> [TASK PROMPT]: Below are the entries; return every line among them that holds the word "else".
____ PROVIDED MATERIAL
File: src/rtl/serial_rx_deserializer.sv
// LSB-first framed serial receiver (start 0, DATA_WIDTH bits, stop 1) with a 2-flop input synchronizer.
// Latency: valid one cycle after the stop mid-sample; no backpressure, each word is a one-cycle strobe.
module serial_rx_deserializer #(
  parameter int DATA_WIDTH   = 8,
  parameter int CLKS_PER_BIT = 4
) (
  input  logic                  clock,
  input  logic                  reset,
  input  logic                  serial_in,
  output logic [DATA_WIDTH-1:0] data_out,
  output logic                  valid,
  output logic                  framing_error,
  output logic                  busy
);

  localparam int HALF_BIT = CLKS_PER_BIT / 2;
  localparam int CW       = $clog2(CLKS_PER_BIT);
  localparam int IW       = (DATA_WIDTH > 1) ? $clog2(DATA_WIDTH) : 1;

  localparam logic [CW-1:0] HALF_LAST = CW'(HALF_BIT - 1);
  localparam logic [CW-1:0] BIT_LAST  = CW'(CLKS_PER_BIT - 1);
  localparam logic [IW-1:0] IDX_LAST  = IW'(DATA_WIDTH - 1);

  typedef enum logic [2:0] {
    BREAK,
    IDLE,
    START,
    DATA,
    STOP
  } state_t;

  state_t state, next_state;

  logic                  sync1, sync2;
  logic [1:0]            sync_fill;
  logic [CW-1:0]         cnt;
  logic [IW-1:0]         bit_idx;
  logic [DATA_WIDTH-1:0] shift_reg;
  logic [DATA_WIDTH:0]   shift_ext;
  logic                  tick;
  logic                  line_high;
  logic                  stop_ok;
  logic                  stop_bad;

  // sync2 carries reset-value ones for two edges; only trust it as "line high" once real samples arrive
  assign line_high = sync_fill[1] & sync2;
  assign shift_ext = {sync2, shift_reg};

  always_comb begin
    tick = 1'b0;
    case (state)
      START:      tick = (cnt == HALF_LAST);
      DATA, STOP: tick = (cnt == BIT_LAST);
      default:    tick = 1'b0;
    endcase
  end

  always_ff @(posedge clock or posedge reset) begin
    if (reset) state <= BREAK;
    else       state <= next_state;
  end

  always_comb begin
    next_state = state;
    case (state)
      BREAK: if (line_high) next_state = IDLE;
      IDLE:  if (!sync2) next_state = START;
      START: if (tick) next_state = sync2 ? IDLE : DATA;
      DATA:  if (tick && (bit_idx == IDX_LAST)) next_state = STOP;
      STOP:  if (tick) next_state = sync2 ? IDLE : BREAK;
      default: next_state = BREAK;
    endcase
  end

  always_comb begin
    busy     = (state != IDLE);
    stop_ok  = (state == STOP) && tick && sync2;
    stop_bad = (state == STOP) && tick && !sync2;
  end

  always_ff @(posedge clock or posedge reset) begin
    if (reset) begin
      sync1         <= 1'b1;
      sync2         <= 1'b1;
      sync_fill     <= 2'b00;
      cnt           <= '0;
      bit_idx       <= '0;
      shift_reg     <= '0;
      data_out      <= '0;
      valid         <= 1'b0;
      framing_error <= 1'b0;
    end else begin
      sync1         <= serial_in;
      sync2         <= sync1;
      sync_fill     <= {sync_fill[0], 1'b1};
      valid         <= stop_ok;
      framing_error <= stop_bad;

      if ((state == START) || (state == DATA) || (state == STOP)) begin
        if (tick) cnt <= '0;
        else      cnt <= cnt + CW'(1);
      end else begin
        cnt <= '0;
      end

      if ((state == START) && tick) bit_idx <= '0;
      if ((state == DATA) && tick) begin
        bit_idx   <= bit_idx + IW'(1);
        shift_reg <= shift_ext[DATA_WIDTH:1];
      end

      if (stop_ok) data_out <= shift_reg;
    end
  end

endmodule
File: config.mk
export PLATFORM = sky130hd
export DESIGN_NAME = serial_rx_deserializer
export DESIGN_NICKNAME = d
export VERILOG_FILES = /design/src/rtl/serial_rx_deserializer.sv
export SDC_FILE = /design/constraint.sdc
export NUM_CORES = 1
export LEC_CHECK = 0
export CORE_MARGIN = 8
export CORE_UTILIZATION = 49
export CTS_CLUSTER_DIAMETER = 60
export CTS_CLUSTER_SIZE = 10
export DETAILED_ROUTE_END_ITERATION = 7
export PLACE_DENSITY = 0.74
export SYNTH_ARGS = -nofsm -noshare
export SYNTH_HDL_FRONTEND = slang
export SYNTH_SLANG_ARGS = --single-unit
File: constraint.sdc
create_clock -name clock -period 1.4 [get_ports clock]
set_clock_uncertainty 0.1 [all_clocks]
set_input_delay 0.42 -clock clock [delete_from_list [all_inputs] [get_ports clock]]
set_output_delay 0.42 -clock clock [all_outputs]
set_load 0.005 [all_outputs]
==> results.yml <==
synth:
  synth_xor_area_share_pct: 0
  synthAdderAreaFrac_pct: 1.96
  yosys.area_share.simple_pct: 11.9
  synthCells: 99
  muxShareOfSynthArea_pct: 14.1
  synth_area_leaders: "dfrtp_1, mux2_2, dfstp_2"
  ys_ff_latch: 30
  synth_most_common_cell: "dfrtp_1"
  synth.distinct_cells: 33
  syn-num-nets: 104
  yosysTopAreaCell: "dfrtp_1"
  synth_top_family_by_area: "multiplexers"
  ys.flop_type: "dfrtp_1"
  async_reset_ff_share_pct: 100
  synth_edf_count: 0
  synth_top_area_share_pct: 54.7
  synth_compound_area_share_pct: 9.68
  ys_seq_area_share_pct: 58.8
  postSynthAreaPerCell_um2: 12.9
  yosysWarnings: 0
  synth_common_cells: "dfrtp_1, mux2_2, inv_1"
  synth_area_um2: 1280
clock_network:
  cts_tree: "yes"
  clock_sinks: 30
  root_buffer: "clkbuf_4"
  cts_buffers: 5
  holdBufCountCts: 0
  h-tree-depth: 2
  clk_pin_slew_worst_paths_ns: 0.09
  clockBufferDepth: 2
  worst_skew_pair.late_latency_ns: 0.33
timing:
  finalCritPeriodShare_pct: 124
  setup_violations: 11
  grt_setup_unrepaired: "yes"
  slew_viol_final: 0
  period_minus_slack_ns: 1.73
  hold_viol_final: 0
  fmax_ghz: 0.577
  fin_ws_ns: -0.334
global_routing:
  grt_max_degree: 31
  antenna_found_initial: 0
  grt_util_all_layers_pct: 12.7
  grt_pass1_vias: 908
  grt-ovfl-total: 0
  grt_pass1_wl_um: 4260
power_and_ir_drop:
  internal-power_uw: 1740
  powerDensity_nw_per_um2: 1620
  clock_power_share_pct: 20.9
  p_total_uw: 2610
  pwr-share-comb_pct: 36.0
  switching_share_pct: 33.6
  seqPwrFrac_pct: 43.1
  switchingPower_uw: 878
  power_leakage_uw: 0.000812
  vdd.ir_drop.worst_v: 0.000970
critical_path:
  crit_arrival_ns: 1.21
  path_max_fanout: 2
  critPathKind: "flip-flop to output port"
  critical_path.startpoint: "state[2]"
  rr_startpoint: "state[1]"
  required_ns: 0.88
  end_kind: "output port"
  start_kind: "flip-flop"
routing:
  drc: 0
  wl_per_cell_um: 15.2
  postRouteAntennaNets: 0
  drt_iter0_markers: 45
  routed_wirelength_um: 2470
  first_pass_iters: 4
  via_per_inst: 5.57
  via_count: 908
placed_design:
  hpwl_um: 1570
  port_buffers: 13
  placed_cell_area_um2: 1550
  gp_congestion: 0.808
floorplanning:
  ios: 14
  initial_core_util_pct: 51.7
  die_w_um: 67.1
  die_y_um: 67.1
  die-area_um2: 4500
  coreArea_um2: 2480
  rows: 18
worst_hold_path:
  hold_path.class: "flip-flop to flip-flop"
  min-delay-start: "sync_fill[0]"
finish:
  drive_gt1_share_pct: 44.4
  fillers: 199
  final_area_um2: 1620
  areaGrowthSynthToFinish_pct: 26.2
  fin_nets: 137
  fin_util_pct: 65.2
  insertedDiodeCount: 0
flow_run:
  cap_violations: 0
status:
  violations: "setup timing"
  status: "complete, but fails checks"
### src/rtl/mult_shift_add_nbit_adder.sv
// AdderNbit
// N-bit ripple-carry adder from the original combinational multiplier
// datapath; used by the sequential multiplier for the acc_hi + mcand step.
module AdderNbit
    import mult_shift_add_nbit_pkg::*;
#(
    parameter int N = 6
) (
    input  logic [N-1:0] a,
    input  logic [N-1:0] b,
    input  logic         cin,
    output logic [N-1:0] sum,
    output logic         cout
);

    logic [N:0] carry;

    // Ripple the carry bit by bit through a chain of full adders.
    always_comb begin
        carry    = '0;
        sum      = '0;
        carry[0] = cin;
        for (int i = 0; i < N; i++) begin
            sum[i]       = a[i] ^ b[i] ^ carry[i];
            carry[i + 1] = (a[i] & b[i]) | (carry[i] & (a[i] ^ b[i]));
        end
        cout = carry[N];
    end

endmodule
### config.mk
export PLATFORM = sky130hd
export DESIGN_NAME = bus_arbiter_8
export DESIGN_NICKNAME = d
export VERILOG_FILES = /design/src/rtl/bus_arbiter_8.sv
export SDC_FILE = /design/constraint.sdc
export NUM_CORES = 1
export LEC_CHECK = 0
export ABC_AREA = 1
export CAP_MARGIN = 20
export CORE_AREA = 2 2 61 63
export DETAILED_ROUTE_END_ITERATION = 8
export DIE_AREA = 0 0 63 65
export PLACE_DENSITY = 0.84
export SLEW_MARGIN = 20
export SYNTH_ARGS = -nofsm -noshare
export SYNTH_HDL_FRONTEND = slang
export SYNTH_SLANG_ARGS = --single-unit
### constraint.sdc
create_clock -name clk -period 3.8 [get_ports clk]
set_clock_uncertainty 0.2 [all_clocks]
set_input_delay 0.76 -clock clk [delete_from_list [all_inputs] [get_ports clk]]
set_output_delay 0.76 -clock clk [all_outputs]
set_load 0.03 [all_outputs]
________
> [RESPONSE TO THIS EXERCISE]:
    else       state <= next_state;
    end else begin
        else      cnt <= cnt + CW'(1);
      end else begin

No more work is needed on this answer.